[Items from a data source]
────────────────

Background: an optimization exercise with open tools, aiming at small area, a short achievable clock period and few clock cycles. Do not read the settings as production practice. RTL that was checked went through simulation tests only; none was proved equivalent to the original. No activity file was given, so power comes from the tool's default toggle rates.

==> flow/design.v (excerpt) <==
module nibble_packer #(
    parameter BMAX = 64
) (
    input  wire       clk,
    input  wire       rst,      
    input  wire       sel,
    input  wire       we,
    input  wire [7:0] addr,
    input  wire [7:0] wdata,
    output wire [7:0] rdata,
    output wire       ready
);
Settings: LEC_CHECK=0, ABC_CLOCK_PERIOD_IN_PS=4000, CAP_MARGIN=20, CORE_MARGIN=2, CORE_UTILIZATION=35, PLACE_DENSITY=0.45, SETUP_SLACK_MARGIN=3.4, SLEW_MARGIN=20, SYNTH_HIERARCHICAL=1; clock period 7.5 ns.
run.sh (not shown) runs the stock make flow with config.mk's settings and CLKGATE_MAP_FILE= SYNTH_SCRIPT=/design/flow/synth_recipe.tcl, a recipe that flattens the netlist after the stock synthesis.
Testbench counts at the start, summed over its fixed seeds: cycles 29,371.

────────────────

■ GOAL OF THE EXERCISE
Copy all lines above where "flow" is present.

■ TASK RESULT
==> flow/design.v (excerpt) <==
run.sh (not shown) runs the stock make flow with config.mk's settings and CLKGATE_MAP_FILE= SYNTH_SCRIPT=/design/flow/synth_recipe.tcl, a recipe that flattens the netlist after the stock synthesis.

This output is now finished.